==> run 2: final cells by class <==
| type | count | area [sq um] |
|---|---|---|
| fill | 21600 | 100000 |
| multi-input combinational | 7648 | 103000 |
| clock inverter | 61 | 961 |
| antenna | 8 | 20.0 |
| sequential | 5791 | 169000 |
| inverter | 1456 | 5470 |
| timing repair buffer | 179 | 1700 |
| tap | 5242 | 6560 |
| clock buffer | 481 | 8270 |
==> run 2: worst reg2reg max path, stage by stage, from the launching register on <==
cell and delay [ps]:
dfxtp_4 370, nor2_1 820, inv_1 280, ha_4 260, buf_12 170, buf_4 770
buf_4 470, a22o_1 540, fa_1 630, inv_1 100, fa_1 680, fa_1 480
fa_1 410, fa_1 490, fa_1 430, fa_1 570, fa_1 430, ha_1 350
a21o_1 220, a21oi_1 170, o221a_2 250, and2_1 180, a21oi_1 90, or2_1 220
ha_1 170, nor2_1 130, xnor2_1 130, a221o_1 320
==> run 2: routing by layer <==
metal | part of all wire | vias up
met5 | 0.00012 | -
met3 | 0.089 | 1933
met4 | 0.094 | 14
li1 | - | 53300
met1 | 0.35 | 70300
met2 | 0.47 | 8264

ACTION ITEM – Your reply must repeat the records above exactly and in full.

ANSWER FOR THE TASK –
==> run 2: final cells by class <==
| type | count | area [sq um] |
|---|---|---|
| fill | 21600 | 100000 |
| multi-input combinational | 7648 | 103000 |
| clock inverter | 61 | 961 |
| antenna | 8 | 20.0 |
| sequential | 5791 | 169000 |
| inverter | 1456 | 5470 |
| timing repair buffer | 179 | 1700 |
| tap | 5242 | 6560 |
| clock buffer | 481 | 8270 |
==> run 2: worst reg2reg max path, stage by stage, from the launching register on <==
cell and delay [ps]:
dfxtp_4 370, nor2_1 820, inv_1 280, ha_4 260, buf_12 170, buf_4 770
buf_4 470, a22o_1 540, fa_1 630, inv_1 100, fa_1 680, fa_1 480
fa_1 410, fa_1 490, fa_1 430, fa_1 570, fa_1 430, ha_1 350
a21o_1 220, a21oi_1 170, o221a_2 250, and2_1 180, a21oi_1 90, or2_1 220
ha_1 170, nor2_1 130, xnor2_1 130, a221o_1 320
==> run 2: routing by layer <==
metal | part of all wire | vias up
met5 | 0.00012 | -
met3 | 0.089 | 1933
met4 | 0.094 | 14
li1 | - | 53300
met1 | 0.35 | 70300
met2 | 0.47 | 8264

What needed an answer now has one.